BISNIS.COM, JAKARTA—Karena dinilai cacat hukum, Lembaga Pengkajian Pengembangan Perumahan dan Perkotaan Indonesia mengusulkan agar pasal mengenai hunian berimbang dalam UU No. 1/2011 tentang Perumahan dan Kawasan Permukiman diajukan untuk judicial review.
Kendati tujuan keberadaan aturan tersebut baik, kata Ketual LPP3I Zulfi Syarif Koto, proses implementasi yang tercantum dalam permen tentang hunian berimbang tersebut cacat hukum.

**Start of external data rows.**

From an optimization exercise on the open Yosys and OpenROAD flow, aimed at small area; shortcuts taken in it are not production practice. RTL that was checked went through simulation tests only; none was proved equivalent to the original. Power figures rest on the tool's default switching activity, not on a simulated workload.

## before
// top_module
module top_module(
    input clk,
    rst,
    floor_0_p,
    floor_1_p,
    floor_2_p,
    floor_3_p,
    floor_4_p,
    direction_1,
    direction_2,
    direction_3,
    floor_0_d,
    floor_1_d,
    floor_2_d,
    floor_3_d,
    floor_4_d,
    output led_inside_0,
    led_inside_1,
    led_inside_2,
    led_inside_3,
    led_inside_4,
    led_outside_0,
    led_outside_1,
    led_outside_2,
    led_outside_3,
    led_outside_4,
    led_busy,
    a_out,b_out,c_out,d_out,e_out,f_out,g_out,p_out,
    output [7:0] an
);
Size: ~460 cells after synthesis, roughly 72 flip-flops, roughly 42 I/O pins.
==> module top_module, before the edit <==
module top_module(
    input clk,
    rst,
    floor_0_p,
    floor_1_p,
    floor_2_p,
    floor_3_p,
    floor_4_p,
    direction_1,
    direction_2,
    direction_3,
    floor_0_d,
    floor_1_d,
    floor_2_d,
    floor_3_d,
    floor_4_d,
    output led_inside_0,
    led_inside_1,
    led_inside_2,
    led_inside_3,
    led_inside_4,
    led_outside_0,
    led_outside_1,
    led_outside_2,
    led_outside_3,
    led_outside_4,
    led_busy,
    a_out,b_out,c_out,d_out,e_out,f_out,g_out,p_out,
    output [7:0] an
);
    function [5:0] inc6(input [5:0] x);
        inc6 = x ^ {&x[4:0], &x[3:0], &x[2:0], &x[1:0], x[0], 1'b1};
    endfunction
    function [4:0] inc5(input [4:0] x);
        inc5 = x ^ {&x[3:0], &x[2:0], &x[1:0], x[0], 1'b1};
    endfunction
    reg [5:0] r;
    reg [4:0] b, a;
    wire r_wrap = (r == 6'd49);
    wire tick = (r == 6'd23);
    wire b_wrap = (b == 5'd19);
    wire t249 = (a == 5'd12 && b == 5'd9) || (a == 5'd24 && b == 5'd19);
    wire t1 = (a == 5'd0 && b == 5'd1) || (a == 5'd12 && b == 5'd11);
    wire step = tick && t249;
    always @(posedge clk) begin
        if (!rst) begin
            r <= 6'd63;
            b <= 5'd0;
            a <= 5'd0;
        end else begin
            r <= r_wrap ? 6'd0 : inc6(r);
            if (tick) begin
                b <= b_wrap ? 5'd0 : inc5(b);
                if (b_wrap)
                    a <= (a == 5'd24) ? 5'd0 : inc5(a);
            end
        end
    end
    reg [7:0] anr;
    wire an7 = &anr[6:0];
    wire anff = an7 & anr[7];
    always @(posedge clk) begin
        if (!rst)
            anr <= 8'hff;
        else if (r_wrap && b == 5'd0)
            anr <= {anr[6:0], ~an7};
    end
    assign an = anr;
    wire wend = (r == 6'd24) && t1 && !anff;
    wire early0 = anff && b == 5'd0;
    wire early3 = anff && b < 5'd3;
    wire [4:0] fp = {floor_4_p, floor_3_p, floor_2_p, floor_1_p, floor_0_p};
    wire [4:0] fd = {floor_4_d, floor_3_d, floor_2_d, floor_1_d, floor_0_d};
    reg [4:0] s0, fdl;
    reg [2:0] q1, q2, q3;
    wire [4:0] rise = fp & ~(s0 & ~{5{early0}});
    wire [2:0] rise_f = rise[0] ? 3'd0 : rise[1] ? 3'd1 : rise[2] ? 3'd2 :
                        rise[3] ? 3'd3 : rise[4] ? 3'd4 : 3'd7;
    always @(posedge clk)
        if (tick) begin
            s0 <= fp; q1 <= rise_f; q2 <= q1; q3 <= q2;
            fdl <= fd;
        end
    wire [2:0] hq = early3 ? 3'd7 : q3;
    wire hpv = (hq != 3'd7);
    wire [4:0] cab = fd & ~(fdl & ~{5{early0}});
    reg [4:0] inr, outr;      
    reg busy;                 
    reg P;                    
    reg [2:0] kat;            
    reg [2:0] LP;             
    reg [1:0] SM;             
    reg [2:0] pr;             
    reg PA;                   
    reg [2:0] sd;             
    reg dk;                   
    reg Cd;                   
    wire k0 = (kat == 3'd0);
    wire hv = (pr != 3'd7) && (pr != kat);
    wire cv = (sd != 3'd7) && (sd != kat);
    wire tv = hv | cv;
    wire [2:0] t = hv ? pr : sd;
    wire arrive = busy && !k0 && (LP == kat);
    wire mid = busy && !k0 && !arrive && (SM == ((kat == 3'd4) ? 2'd3 : kat[1:0]));
    wire other = !k0 && !arrive && !mid;
    wire start = tv && (k0 || (other && !busy));
    wire between = P ? (t < kat && t > LP) : (t > kat && t < LP);
    wire accept = other && busy && tv && between && (!hv || PA == P);
    wire clr0 = k0 && !tv;
    wire move = other && busy;
    wire set = start || accept;
    wire [4:0] kat_oh = 5'b1 << kat;
    wire [4:0] t_oh = 5'b1 << t;
    wire [4:0] clr_m = (arrive || mid || clr0) ? kat_oh : 5'b0;
    wire [4:0] n_out = (outr & ~clr_m) | ((set && hv) ? t_oh : 5'b0);
    wire [4:0] n_in = (inr & ~clr_m) | ((set && !hv) ? t_oh : 5'b0);
    wire n_busy = start ? 1'b1 : (arrive || clr0) ? 1'b0 : busy;
    wire hp_dir = (hq == 3'd0) ? 1'b0 : (hq == 3'd1) ? direction_1 :
                  (hq == 3'd2) ? direction_2 : (hq == 3'd3) ? direction_3 : 1'b1;
    wire [2:0] cab_f = cab[0] ? 3'd0 : cab[1] ? 3'd1 : cab[2] ? 3'd2 : cab[3] ? 3'd3 : 3'd4;
    always @(posedge clk) begin
        if (tick) begin
            if (hpv) PA <= hp_dir;
            if (step) begin
                if (start) begin
                    P <= (t < kat);
                    LP <= t;
                end
                if (start || k0 || mid)
                    SM <= 2'd0;
                else if (accept)
                    SM <= t[1:0];
                dk <= (k0 && start) || move;
            end
        end
        if (!rst) begin
            inr <= 0; outr <= 0; busy <= 0; kat <= 0; Cd <= 0;
            pr <= 3'd7; sd <= 3'd7;
        end else if (wend) begin
            if (dk)
                kat <= P ? kat - 3'd1 : kat + 3'd1;
            Cd <= busy;
        end else if (tick) begin
            if (step) begin
                busy <= n_busy;
                inr <= n_in; outr <= n_out;
                pr <= 3'd7; sd <= 3'd7;
            end else begin
                if (hpv) pr <= hq;
                if (|cab) sd <= cab_f;
            end
        end
    end
    assign {led_inside_4, led_inside_3, led_inside_2, led_inside_1, led_inside_0} = inr;
    assign {led_outside_4, led_outside_3, led_outside_2, led_outside_1, led_outside_0} = outr;
    assign led_busy = busy;
    wire busy_d = Cd;
    wire [2:0] kat_d = kat;
    wire P_d = P | k0;
    reg [6:0] d0, d4, d5;
    always @* begin
        case (kat_d)
            3'd0: d0 = 7'b0000001;
            3'd1: d0 = 7'b1001111;
            3'd2: d0 = 7'b0010010;
            3'd3: d0 = 7'b0000110;
            default: d0 = 7'b1101100;
        endcase
        if (!busy_d) begin
            d4 = 7'b1000010; d5 = 7'b1001111;
        end else if (P_d) begin
            d4 = 7'b0000001; d5 = 7'b1000010;
        end else begin
            d4 = 7'b0011000; d5 = 7'b1000001;
        end
    end
    wire [6:0] seg = ({7{anr[0]}} | d0) & ({7{anr[1]}} | 7'b1111110) &
                     ({7{anr[2]}} | 7'b1110001) & ({7{anr[3]}} | 7'b0111000) &
                     ({7{anr[4]}} | d4) & ({7{anr[5]}} | d5) &
                     ({7{anr[6]}} | 7'b1111110) & ({7{anr[7]}} | 7'b1111110);
    assign {a_out, b_out, c_out, d_out, e_out, f_out, g_out} = seg;
    assign p_out = 1'b1;
endmodule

“Kajian naskah akademis saat menyusunan permen tidak dilakukan. Permen cenderung hanya menjabarkan persoalan teknis, tanpa menyentuh aspek sosial, antropologi, dan budaya. Seharusnya jangan langsung dipaksakan dan membicarakan tetang sanksi,” katanya, Kamis (2/5/2013).
Tujuan disusunnya hunian berimbang ini, paparnya, untuk menciptakan keharmonisan hubungan antara masyarakat miskin dengan yang mampu. Dengan begitu, akan terhindar dari konflik vertikal.
Sayangnya, analisis mengenai hubungan segregasi sosial di masyarakat tidak muncul dalam permen yang sudah disusun. Tanpa merinci lebih lanjut, dia mengungkapkan ada pasal yang belum muncul dan ada yang pasal yang perlu direvisi.
Zulfi mengusulkan beberapa langkah. Pertama melakukan judicial review melalui Mahkamah Konstitusi, atau meminta fatwa tentang hunian berimbang kepada Mahkamah Agung.
"Pilihan terakhir adalah melakukan revisi pada permen yang sudah dibuat. Tapi, dengan merevisi permen belum dapat menyelesaikan masalah yang ada," ujarnya.